## WHAT IS NEEDED:
Reproduce, exactly, the lines of the material below from the line containing "r_tx_busy | 1 |" through the line containing "multi-input cells: 152 / 1010 / 0.4362", with both end lines included and nothing else.

## DATA RECORDS:
********

<file path="src/rtl/spi_slave_fsm.sv">
// SPI slave front end: assembles 10-bit {cmd, payload} words from MOSI and
// shifts RAM read data out on MISO after a read-data command.
module spi_slave_fsm #(
  parameter int WORD_W = 10,
  parameter int TX_W   = 8
) (
  input  logic              clk,
  input  logic              rst,
  input  logic              SS_n,
  input  logic              MOSI,
  output logic              MISO,
  output logic [WORD_W-1:0] rx_data,
  output logic              rx_valid,
  input  logic [TX_W-1:0]   tx_data,
  input  logic              tx_valid
);

  localparam int BC_W = $clog2(WORD_W);
  localparam int TC_W = $clog2(TX_W);
  localparam logic [BC_W-1:0] LAST_BIT = BC_W'(WORD_W - 2);
  localparam logic [TC_W-1:0] TX_LAST  = TC_W'(TX_W - 1);

  typedef enum logic [2:0] {
    S_IDLE,
    S_CHK_CMD,
    S_WRITE,
    S_READ_ADD,
    S_READ_DATA
  } state_t;

  state_t            r_state;
  logic [WORD_W-2:0] r_shift;
  logic [BC_W-1:0]   r_bit_cnt;
  logic              r_word_done;
  logic              r_rd_addr_done;
  logic              r_tx_busy;
  logic              r_tx_done;
  logic [TX_W-1:0]   r_tx_shift;
  logic [TC_W-1:0]   r_tx_cnt;
  logic              r_miso;
  logic              r_rx_valid;
  logic [WORD_W-1:0] r_rx_data;

  logic w_abort;
  logic w_last_bit;

  assign w_abort    = (r_state != S_IDLE) && SS_n;
  assign w_last_bit = (r_bit_cnt == LAST_BIT);

  assign MISO     = r_miso;
  assign rx_valid = r_rx_valid;
  assign rx_data  = r_rx_data;

  always_ff @(posedge clk) begin
    if (rst) begin
      r_state        <= S_IDLE;
      r_shift        <= '0;
      r_bit_cnt      <= '0;
      r_word_done    <= 1'b0;
      r_rd_addr_done <= 1'b0;
      r_tx_busy      <= 1'b0;
      r_tx_done      <= 1'b0;
      r_tx_shift     <= '0;
      r_tx_cnt       <= '0;
      r_miso         <= 1'b0;
      r_rx_valid     <= 1'b0;
      r_rx_data      <= '0;
    end else begin
      r_rx_valid <= 1'b0;
      if (w_abort) begin
        // Abort drops any partial word; rd_addr_done deliberately survives.
        r_state     <= S_IDLE;
        r_bit_cnt   <= '0;
        r_word_done <= 1'b0;
        r_tx_busy   <= 1'b0;
        r_tx_done   <= 1'b0;
        r_miso      <= 1'b0;
      end else begin
        case (r_state)
          S_IDLE: begin
            if (!SS_n) r_state <= S_CHK_CMD;
          end
          S_CHK_CMD: begin
            r_shift     <= {{(WORD_W-2){1'b0}}, MOSI};
            r_bit_cnt   <= '0;
            r_word_done <= 1'b0;
            r_tx_busy   <= 1'b0;
            r_tx_done   <= 1'b0;
            if (!MOSI)               r_state <= S_WRITE;
            else if (r_rd_addr_done) r_state <= S_READ_DATA;
            else                     r_state <= S_READ_ADD;
          end
          S_WRITE, S_READ_ADD, S_READ_DATA: begin
            if (!r_word_done) begin
              r_shift   <= {r_shift[WORD_W-3:0], MOSI};
              r_bit_cnt <= r_bit_cnt + 1'b1;
              if (w_last_bit) begin
                r_rx_data   <= {r_shift, MOSI};
                r_rx_valid  <= 1'b1;
                r_word_done <= 1'b1;
                if (r_state == S_READ_ADD) r_rd_addr_done <= 1'b1;
              end
            end else if (r_state == S_READ_DATA && !r_tx_done) begin
              if (!r_tx_busy) begin
                if (tx_valid) begin
                  r_miso     <= tx_data[TX_W-1];
                  r_tx_shift <= {tx_data[TX_W-2:0], 1'b0};
                  r_tx_cnt   <= TX_LAST;
                  r_tx_busy  <= 1'b1;
                end
              end else if (r_tx_cnt != '0) begin
                r_miso     <= r_tx_shift[TX_W-1];
                r_tx_shift <= {r_tx_shift[TX_W-2:0], 1'b0};
                r_tx_cnt   <= r_tx_cnt - 1'b1;
                if (r_tx_cnt == TC_W'(1)) r_rd_addr_done <= 1'b0;
              end else begin
                r_miso    <= 1'b0;
                r_tx_busy <= 1'b0;
                r_tx_done <= 1'b1;
              end
            end
          end
          default: r_state <= S_IDLE;
        endcase
      end
    end
  end

endmodule

</file>
<file path="config.mk">
export PLATFORM = sky130hd
export DESIGN_NAME = spi_slave_fsm
export DESIGN_NICKNAME = d
export VERILOG_FILES = /design/src/rtl/spi_slave_fsm.sv
export SDC_FILE = /design/constraint.sdc
export NUM_CORES = 1
export LEC_CHECK = 0
export CORE_MARGIN = 10
export CORE_UTILIZATION = 44
export CTS_CLUSTER_DIAMETER = 100
export DETAILED_ROUTE_END_ITERATION = 8
export PLACE_DENSITY = 0.66
export SYNTH_ARGS = -nofsm -noshare
export SYNTH_HDL_FRONTEND = slang
export SYNTH_SLANG_ARGS = --single-unit
export TNS_END_PERCENT = 30
</file>
<file path="constraint.sdc">
create_clock -name clk -period 4.4 [get_ports clk]
set_input_delay 0.88 -clock clk [delete_from_list [all_inputs] [get_ports clk]]
set_output_delay 0.88 -clock clk [all_outputs]
set_load 0.02 [all_outputs]
</file>
==> summary.md <==
| Metric | Value |
|---|---|
| Initial antenna violation count | 0 |
| Internal power | 0.5746 mW |
| Synth warn | 0 |
| Switching share of power | 0.2289 |
| Final Wtd Congestion | between 0.7 and 0.8 |
| Initial core utilization | 0.4540 |
| RSZ-0062 raised after global routing | no |
| CTS tree | built |
| Grt total ovfl | 0 |
| Setup repair bufs after CTS | 0 |
| Setup TNS | 0 ns |
| Worst Hold Depth | 2 |
| Top-count cell post-synth | dfxtp_1 |
| Vias per cell | between 5 and 6 |
| Clk root buf | clkbuf_8 |
| Area growth syn-to-layout | 17.91% |
| Fmax | between 0.4 and 0.5 GHz |
| GRT Util Overall | 0.1121 |
| Largest family of logic cells by synthesized area | simple AND/OR/NAND/NOR gates |
| Critical Path End Type | flip-flop |
| Mean area per synthesized cell | 8.964 um^2 |
| Layout cells sized above 1 | 0.06329 |
| H-tree levels | 2 |
| Nets | ~250 |
| Sequential Power Share | 0.524 |
| Post-Syn Area | roughly 2000 um^2 |
| CP arrival | ~2.7 ns |
| Detailed-router iteration count before antenna repair | 4 |
| Ant. Diodes | 0 |
| Period utilization | 0.5659 |
| I/O pin total | 25 |
| Hold_sp | r_shift[8]$_SDFFE_PP0P_ |
| Die Width | 86.80 um |
| Port-buffer cells | 24 |
| Hold Buf Count CTS | 0 |
| Simple-Gate Fraction of Synth Area | 0.2014 |
| Post-synth top flop | dfxtp_1 |
| Slowest stage cell, crit path | a2111oi_4 |
| Sw Pwr | ~0.17 mW |
| Die H | roughly 87 um |
| Dpl ws | approximately 1.6 ns |
| Post-synthesis adder-cell area fraction | 0.03187 |
| Pwr per Cell Area | 322.0 nW/um^2 |
| Relative slew slack | 0.3532 |
| Reg clk slew, reported paths | approximately 0.080 ns |
| DRC viols | 0 |
| Hold path endpoint | r_shift[8]$_SDFFE_PP0P_ |
| Min Tclk post-route | 2.490 ns |
| Logic pwr share | 0.068 |
| R2R cell count | 4 |
| Routed wire per std cell | approximately 14 um |
| Setup slack after layout | about 1.9 ns |
| XOR/XNOR Fraction of Synth Area | 0.004461 |
| Top cells by count, synth | 42 x dfxtp_1, 25 x nor2_1, 20 x a21oi_1, 17 x mux2i_1, 14 x nand2_1 |
| Slew Limit Fails | 0 |
| Asr flop ratio synth | 0 |
| Setup violators final | 0 |
| Seq cells post-synth | 42 |
| Worst reg2reg endpoint | rx_data[3]$_SDFFE_PP0P_ |
| Vias in the first global route | roughly 1500 |
| DR iter-0 viols | between 60 and 70 |
| Vias | 1551 |
| Hold Crit Class | reg -> reg |
| Gate Count Post-Synth | 219 |
| HPWL Detailed | 2781 um |
| Worst EP required | about 4.6 ns |
| CTS max path bufs | 2 |
| Largest net degree at the start of global routing | 33 |
| Fin util | 0.5353 |
| Clock Sinks | between 40 and 50 |
| Die area | ~7500 um^2 |
| Synth unique cells | 43 |
| Setup Skew | around 0.008 ns |
| Fillers | roughly 430 |
| Leak pwr | about 0.75 nW |
| First-pass GRT wire length | between 6000 and 7000 um |
| Critical path, cell by cell | or3b_1 -> a2111oi_4 -> mux2i_1 -> nor2_1 |
| Compound-cell area share of the yosys netlist | 0.1899 |
| Post-synth EDFFs | 0 |
| Mux contribution to synthesized area | 0.08668 |
| Yosys top cell by area | dfxtp_1 |
| Worst-Margin Slew | about 0.97 ns |
| Highest fanout seen on the critical path | 19 |
| Inserted Clock Buffers | 5 |
| Post-cts gate resize count | 0 |
| Clock power share | 0.408 |
| Highest cell delay on the worst timing path | 0.88 ns |
| # rows | 24 |
| Status | finished, final reports clean |
| Top cells by area, synth | dfxtp_1 43%, mux2i_1 8.7%, a21oi_1 5.1% |
| Syn nets | between 200 and 250 |
| R2R setup slack | around 1.9 ns |
| Sequential-to-total area share from yosys stat | 0.4283 |
| Startpoint types | flip-flop |
| Top-area cell type share of the netlist area | 0.4283 |
| Reg2reg start | r_state[2]$_SDFFE_PP0P_ |
| Later-pin clock latency in the skew report | 0.30 ns |
| Critical path type | reg -> reg |
| Post-route ant nets | 0 |
| Endpoints failing hold | 0 |
| Max VDD drop | ~0.00016 V |
| Core ar. | 4324 um^2 |
| MaxCap Viol Count | 0 |
| Final WL | 3938 um |
## metrics by stage
| stage | std cells | total power, mW | hold WS, ns | cell area, um^2 |
|---|---|---|---|---|
| final | 289 | 0.7452 | 0.4546 | 2315 |
| after global routing | 289 | 0.7771 | 0.4888 | 2315 |
| after CTS | 289 | 0.7545 | 0.4586 | 2315 |
| after detailed placement | 281 | 0.4505 | 0.4469 | 2205 |
| after global placement | 281 | 0.4505 | 0.4470 | 2205 |
| after floorplan | 219 | 0.4296 | 0.4316 | 1963 |
## cells by family after synthesis
family,Yosys count
AO/OA/AOI/OAI,52
XOR/XNOR,1
adder cells (fa/ha/maj),5
buffers and inverters,25
flip-flops,42
multiplexers,17
AND/OR/NAND/NOR,77
## power groups by stage
stage | logic, mW | registers [mW] | clock network, mW
global route | 0.0563 | 0.391 | 0.330
CTS | 0.0514 | 0.390 | 0.313
global placement | 0.0511 | 0.399 | 0
finish | 0.0508 | 0.390 | 0.304
detailed placement | 0.0511 | 0.399 | 0
floorplan | 0.0362 | 0.393 | 0
## worst max-delay path: cells and delay by family, from the launching register on
kind	cells	cell delay (ns)
compound gates	1	0.88
flops	1	0.66
simple gates	2	0.56
mux	1	0.27
## layer usage
| layer | part of all wire | routed length (um) | track usage | up-vias |
|---|---|---|---|---|
| met2 | 0.44 | 1744 | 0.1732 | 23 |
| met4 | 0.014 | 57 | 0.03976 | 0 |
| li1 | - | - | - | 813 |
| met1 | 0.49 | 1928 | 0.1361 | 708 |
| met5 | 0 | 0 | 0 | - |
| met3 | 0.053 | 207 | 0.04597 | 7 |
## flip-flops by register name (all words and copies together), names as in the netlist
| register | cells |
|---|---|
| rx_data | 10 |
| r_shift | 9 |
| r_tx_shift | 7 |
| r_bit_cnt | 4 |
| r_state | 3 |
| r_tx_cnt | 3 |
| MISO | 1 |
| r_rd_addr_done | 1 |
| r_tx_busy | 1 |
| r_tx_done | 1 |
| r_word_done | 1 |
| rx_valid | 1 |
## final cells by class
type / count / area (um^2) / share of cell area
clock buffers: 6 / 72.57 / 0.03135
clock inverters: 2 / 37.54 / 0.01622
inverters: 9 / 33.78 / 0.01459
multi-input cells: 152 / 1010 / 0.4362
flip-flops and latches: 42 / 840.8 / 0.3632
well taps: 52 / 65.06 / 0.02811
repair buffers: 26 / 255.2 / 0.1103
## worst max path at each step
stage                                 start                       to  slack, ns  depth (start not counted)
floorplan           r_state[2]$_SDFFE_PP0P_  rx_data[0]$_SDFFE_PP0P_       2.62                          7
global placement                       SS_n  rx_data[5]$_SDFFE_PP0P_       1.61                          4
detailed placement                     SS_n  rx_data[2]$_SDFFE_PP0P_       1.58                          4
CTS                 r_state[2]$_SDFFE_PP0P_  rx_data[2]$_SDFFE_PP0P_       1.88                          4
global route        r_state[2]$_SDFFE_PP0P_  rx_data[6]$_SDFFE_PP0P_       1.68                          4
finish              r_state[2]$_SDFFE_PP0P_  rx_data[3]$_SDFFE_PP0P_       1.91                          4
## cells in the final DEF (no fill, tap or decap), types with 3 or more instances in the layout
cell	n
a211oi_1	9
nand2_1	14
a21oi_1	20
inv_1	9
nor2b_1	3
dfxtp_1	42
nand2b_1	7
ha_1	5
nor2_1	25
o21ai_0	6
nor3_1	5
nand3_1	11
clkbuf_8	5
clkdlybuf4s50_1	24
mux2i_1	17
Power figures use the tool's default switching activity.
`config.mk`:
```
export PLATFORM = sky130hd
export DESIGN_NAME = rope_rider_ctrl
export DESIGN_NICKNAME = d
export VERILOG_FILES = /design/src/rtl/rope_pkg.sv /design/src/rtl/rope_rider_frame_down_counter.sv /design/src/rtl/rope_rider_ctrl.sv
export SDC_FILE = /design/constraint.sdc
export NUM_CORES = 1
export LEC_CHECK = 0
export ABC_AREA = 0
export CORE_ASPECT_RATIO = 1.1
export CORE_MARGIN = 4
export CORE_UTILIZATION = 45
export DETAILED_ROUTE_END_ITERATION = 7
export GPL_TIMING_DRIVEN = 0
export PLACE_DENSITY = 0.81
export SYNTH_ARGS = -nofsm -noshare
export SYNTH_HDL_FRONTEND = slang
export SYNTH_SLANG_ARGS = --single-unit
```
`constraint.sdc`:
```
create_clock -name clk -period 5.5 [get_ports clk]
set_clock_uncertainty 0.05 [all_clocks]
set_input_delay 1.1 -clock clk [delete_from_list [all_inputs] [get_ports clk]]
set_output_delay 1.1 -clock clk [all_outputs]
set_load 0.03 [all_outputs]
```
$ cat src/rtl/maxnet_pkg.sv
// Shared definitions for the Maxnet competition controller and datapath.
//   ACT_DW        activation width (IEEE-754 single precision)
//   ACT_SIGN_BIT  bit position of the activation sign
//   state_t       iteration sequencer states
//   act_is_zero   magnitude-only zero test; treats +0 and -0 as zero
package maxnet_pkg;

  localparam int ACT_DW       = 32;
  localparam int ACT_SIGN_BIT = ACT_DW - 1;

  typedef enum logic [2:0] {
    S_IDLE,
    S_LOAD,
    S_STEP,
    S_WAIT_VAL,
    S_CHECK,
    S_DONE
  } state_t;

  // x holds an activation of width dw (dw <= ACT_DW), zero-extended.
  // Only the bits below the sign bit of that width take part in the test.
  function automatic logic act_is_zero(input logic [ACT_DW-1:0] x, input int dw);
    logic z;
    z = 1'b1;
    for (int b = 0; b < ACT_DW - 1; b++) begin
      if ((b < dw - 1) && x[b]) z = 1'b0;
    end
    return z;
  endfunction

endpackage

$ cat src/rtl/maxnet_winner_detect.sv
// Combinational survivor analysis of the Maxnet activation vector.
//   x_flat  in   N*DW   activations, neuron i at [i*DW +: DW]
//   pop     out  CNT_W  number of non-zero neurons
//   idx     out  IDX_W  index of the lowest non-zero neuron (0 if none)
// With exactly one survivor idx is its index; with several, the lowest wins,
// which keeps the encoder well defined for malformed inputs.
module maxnet_winner_detect
  import maxnet_pkg::*;
#(
  parameter int N     = 4,
  parameter int DW    = ACT_DW,
  parameter int IDX_W = $clog2(N),
  parameter int CNT_W = $clog2(N + 1)
) (
  input  logic [N*DW-1:0]  x_flat,
  output logic [CNT_W-1:0] pop,
  output logic [IDX_W-1:0] idx
);

  logic [N-1:0] nz;

  always_comb begin
    nz  = '0;
    pop = '0;
    idx = '0;
    for (int i = 0; i < N; i++) begin
      nz[i] = ~act_is_zero(ACT_DW'(x_flat[i*DW +: DW]), DW);
    end
    for (int i = 0; i < N; i++) begin
      pop = pop + CNT_W'(nz[i]);
    end
    // Descending scan so the lowest set bit is the last assignment.
    for (int i = N - 1; i >= 0; i--) begin
      if (nz[i]) idx = IDX_W'(i);
    end
  end

endmodule

$ cat src/rtl/maxnet_controller.sv
// Iteration sequencer for the Maxnet lateral-inhibition datapath.
// Loads the initial activations, then steps the datapath until one neuron
// survives, all neurons reach zero, or MAX_ITER steps have completed.
//   clk, rst_n     clock (rising edge), asynchronous active-low reset
//   start          new competition request, honoured in IDLE or DONE
//   x_flat         datapath activations, neuron i at [i*DW +: DW]
//   step_ack       datapath completed one update (x_flat valid next cycle)
//   load_en        one-cycle pulse to load the initial activations
//   step_req       level request for one inhibition update
//   busy           high in every state except IDLE and DONE
//   done           one-cycle pulse on entry to DONE
//   winner_valid   result: single survivor
//   no_winner      result: all neurons zero
//   timeout        result: cap reached with several survivors
//   winner_idx     surviving neuron index (0 unless winner_valid)
//   iter_count     completed update steps of the current/last run
module maxnet_controller
  import maxnet_pkg::*;
#(
  parameter int N        = 4,
  parameter int DW       = ACT_DW,
  parameter int MAX_ITER = 64,
  parameter int IDX_W    = $clog2(N),
  parameter int ITER_W   = $clog2(MAX_ITER + 1)
) (
  input  logic              clk,
  input  logic              rst_n,
  input  logic              start,
  input  logic [N*DW-1:0]   x_flat,
  input  logic              step_ack,
  output logic              load_en,
  output logic              step_req,
  output logic              busy,
  output logic              done,
  output logic              winner_valid,
  output logic              no_winner,
  output logic              timeout,
  output logic [IDX_W-1:0]  winner_idx,
  output logic [ITER_W-1:0] iter_count
);

  localparam int                CNT_W    = $clog2(N + 1);
  localparam logic [ITER_W-1:0] ITER_CAP = ITER_W'(MAX_ITER);

  state_t            state, state_nxt;
  logic [CNT_W-1:0]  pop;
  logic [IDX_W-1:0]  det_idx;
  logic              start_ok;
  logic              step_fire;
  logic              pop_one;
  logic              pop_zero;
  logic              at_cap;

  maxnet_winner_detect #(
    .N     (N),
    .DW    (DW),
    .IDX_W (IDX_W),
    .CNT_W (CNT_W)
  ) u_detect (
    .x_flat (x_flat),
    .pop    (pop),
    .idx    (det_idx)
  );

  assign start_ok  = start && ((state == S_IDLE) || (state == S_DONE));
  assign step_fire = (state == S_STEP) && step_ack;
  assign pop_one   = (pop == CNT_W'(1));
  assign pop_zero  = (pop == '0);
  assign at_cap    = (iter_count == ITER_CAP);

  always_comb begin
    state_nxt = state;
    load_en   = 1'b0;
    step_req  = 1'b0;
    busy      = 1'b1;
    case (state)
      S_IDLE, S_DONE: begin
        busy = 1'b0;
        if (start) state_nxt = S_LOAD;
      end
      S_LOAD: begin
        load_en   = 1'b1;
        state_nxt = S_CHECK;
      end
      S_CHECK: begin
        // Cap is only consulted once pop >= 2, so iter_count never passes it.
        if (pop_one || pop_zero || at_cap) state_nxt = S_DONE;
        else                               state_nxt = S_STEP;
      end
      S_STEP: begin
        step_req = 1'b1;
        if (step_ack) state_nxt = S_WAIT_VAL;
      end
      S_WAIT_VAL: begin
        state_nxt = S_CHECK;
      end
      default: begin
        state_nxt = S_IDLE;
      end
    endcase
  end

  always_ff @(posedge clk or negedge rst_n) begin
    if (!rst_n) begin
      state <= S_IDLE;
    end else begin
      state <= state_nxt;
    end
  end

  always_ff @(posedge clk or negedge rst_n) begin
    if (!rst_n) begin
      done         <= 1'b0;
      winner_valid <= 1'b0;
      no_winner    <= 1'b0;
      timeout      <= 1'b0;
      winner_idx   <= '0;
      iter_count   <= '0;
    end else begin
      done <= (state == S_CHECK) && (state_nxt == S_DONE);
      if (start_ok) begin
        winner_valid <= 1'b0;
        no_winner    <= 1'b0;
        timeout      <= 1'b0;
        winner_idx   <= '0;
        iter_count   <= '0;
      end else if (step_fire) begin
        iter_count <= iter_count + ITER_W'(1);
      end else if (state == S_CHECK) begin
        if (pop_one) begin
          winner_valid <= 1'b1;
          winner_idx   <= det_idx;
        end else if (pop_zero) begin
          no_winner <= 1'b1;
        end else if (at_cap) begin
          timeout    <= 1'b1;
          winner_idx <= '0;
        end
      end
    end
  end

endmodule
==> src/rtl/mc_ctrl_pkg.sv <==
// mc_ctrl_pkg: shared types for the multi-cycle control unit.
// Holds the state enum, RV32I opcode constants, the ALU/immediate/writeback
// encodings and the packed decoded-control-word struct.
package mc_ctrl_pkg;

  localparam int unsigned STATE_W = 3;
  localparam int unsigned OPC_W   = 7;

  typedef enum logic [STATE_W-1:0] {
    ST_START  = 3'd0,
    ST_FETCH  = 3'd1,
    ST_DECODE = 3'd2,
    ST_EXEC   = 3'd3,
    ST_MEM    = 3'd4,
    ST_WB     = 3'd5,
    ST_TRAP   = 3'd6
  } state_e;

  localparam logic [OPC_W-1:0] OP_RTYPE  = 7'b0110011;
  localparam logic [OPC_W-1:0] OP_IALU   = 7'b0010011;
  localparam logic [OPC_W-1:0] OP_LOAD   = 7'b0000011;
  localparam logic [OPC_W-1:0] OP_STORE  = 7'b0100011;
  localparam logic [OPC_W-1:0] OP_BRANCH = 7'b1100011;
  localparam logic [OPC_W-1:0] OP_JAL    = 7'b1101111;

  typedef enum logic [2:0] {
    ALU_AND = 3'b000,
    ALU_OR  = 3'b001,
    ALU_ADD = 3'b010,
    ALU_XOR = 3'b011,
    ALU_NOR = 3'b100,
    ALU_SRL = 3'b101,
    ALU_SUB = 3'b110,
    ALU_SLT = 3'b111
  } alu_ctrl_e;

  typedef enum logic [1:0] {
    IMM_I = 2'b00,
    IMM_S = 2'b01,
    IMM_B = 2'b10,
    IMM_J = 2'b11
  } imm_sel_e;

  typedef enum logic [1:0] {
    WB_ALU = 2'b00,
    WB_MEM = 2'b01,
    WB_PC4 = 2'b10
  } mem_to_reg_e;

  typedef struct packed {
    alu_ctrl_e alu_ctrl;
    logic      alu_src_b;
    imm_sel_e  imm_sel;
    logic      is_load;
    logic      is_store;
    logic      is_branch;
    logic      is_jal;
  } ctrl_word_t;

  // funct3 -> ALU operation for the register/immediate ALU groups
  function automatic alu_ctrl_e alu_from_funct3(input logic [2:0] funct3,
                                                input logic       is_sub);
    case (funct3)
      3'b000:  alu_from_funct3 = is_sub ? ALU_SUB : ALU_ADD;
      3'b111:  alu_from_funct3 = ALU_AND;
      3'b110:  alu_from_funct3 = ALU_OR;
      3'b100:  alu_from_funct3 = ALU_XOR;
      3'b010:  alu_from_funct3 = ALU_SLT;
      3'b101:  alu_from_funct3 = ALU_SRL;
      default: alu_from_funct3 = ALU_ADD;
    endcase
  endfunction

endpackage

********

## EXERCISE ANSWER:
| r_tx_busy | 1 |
| r_tx_done | 1 |
| r_word_done | 1 |
| rx_valid | 1 |
## final cells by class
type / count / area (um^2) / share of cell area
clock buffers: 6 / 72.57 / 0.03135
clock inverters: 2 / 37.54 / 0.01622
inverters: 9 / 33.78 / 0.01459
multi-input cells: 152 / 1010 / 0.4362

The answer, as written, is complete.